Work task
Return each line exactly as written. Begin with the first line of the entries and end with the line that has "the F->D register.".

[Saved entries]
<file path="src/rtl/branch_predictor.sv">
// branch_predictor: bimodal table of 2-bit saturating counters beside Fetch (gshare indexing when GSHARE_EN is defined).
// Latency: PredictTakenF is combinational on PCF; Prediction appears one cycle later from the F->D register.
// Backpressure: StallD holds the F->D register and defers training until release; FlushD clears the register.

module branch_predictor #(
   parameter int INDEX_BITS = 6,
   parameter int PC_LSB     = 2
) (
   input  logic        clk,
   input  logic        reset,
   input  logic [31:0] PCF,
   input  logic        StallD,
   input  logic        FlushD,
   input  logic        BranchD,
   input  logic        BranchTakenD,
   output logic        PredictTakenF,
   output logic        Prediction
);

   localparam int ENTRIES = 1 << INDEX_BITS;

   // Counter encoding: 00 strong NT, 01 weak NT, 10 weak T, 11 strong T.
   logic [1:0]            ctr [ENTRIES];

   logic [INDEX_BITS-1:0] pc_index;
   logic [INDEX_BITS-1:0] index_f;
   logic [INDEX_BITS-1:0] index_d;
   logic                  pred_d;
   logic                  valid_d;
   logic                  upd_d;
   logic [1:0]            ctr_cur;
   logic [1:0]            ctr_nxt;

   // Only the index field of PCF matters; the rest is deliberately ignored.
   logic                  unused_pc;
   assign unused_pc = ^PCF;

   assign pc_index = PCF[PC_LSB+INDEX_BITS-1 -: INDEX_BITS];

`ifdef GSHARE_EN
   logic [INDEX_BITS-1:0] ghr;

   // Global history shifts in each resolved outcome, once per branch leaving Decode.
   always_ff @(posedge clk) begin
      if (reset) begin
         ghr <= '0;
      end else if (upd_d) begin
         ghr <= {ghr[INDEX_BITS-2:0], BranchTakenD};
      end
   end

   assign index_f = pc_index ^ ghr;
`else
   assign index_f = pc_index;
`endif

   // Fetch read sees the table as it stands this cycle; no bypass from a same-cycle update.
   assign PredictTakenF = ctr[index_f][1];

   // Train only when a real branch actually leaves Decode, so each branch updates exactly once.
   assign upd_d = valid_d & BranchD & ~StallD;

   // Bubbles and non-branches never report taken, so the hazard unit cannot flush on them.
   assign Prediction = pred_d & valid_d & BranchD;

   assign ctr_cur = ctr[index_d];

   // Saturating increment/decrement of the counter owned by the branch in Decode.
   always_comb begin
      ctr_nxt = ctr_cur;
      if (BranchTakenD) begin
         if (ctr_cur != 2'b11) begin
            ctr_nxt = ctr_cur + 2'd1;
         end
      end else begin
         if (ctr_cur != 2'b00) begin
            ctr_nxt = ctr_cur - 2'd1;
         end
      end
   end

   // Counter table: reset to weakly not-taken, then trained by resolved branches.
   always_ff @(posedge clk) begin
      if (reset) begin
         for (int i = 0; i < ENTRIES; i++) begin
            ctr[i] <= 2'b01;
         end
      end else if (upd_d) begin
         ctr[index_d] <= ctr_nxt;
      end
   end

   // F->D register: flush beats stall; the index kept is the one that produced the prediction.
   always_ff @(posedge clk) begin
      if (reset || FlushD) begin
         index_d <= '0;
         pred_d  <= 1'b0;
         valid_d <= 1'b0;
      end else if (!StallD) begin
         index_d <= index_f;
         pred_d  <= PredictTakenF;
         valid_d <= 1'b1;
      end
   end

endmodule

</file>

Answer area
<file path="src/rtl/branch_predictor.sv">
// branch_predictor: bimodal table of 2-bit saturating counters beside Fetch (gshare indexing when GSHARE_EN is defined).
// Latency: PredictTakenF is combinational on PCF; Prediction appears one cycle later from the F->D register.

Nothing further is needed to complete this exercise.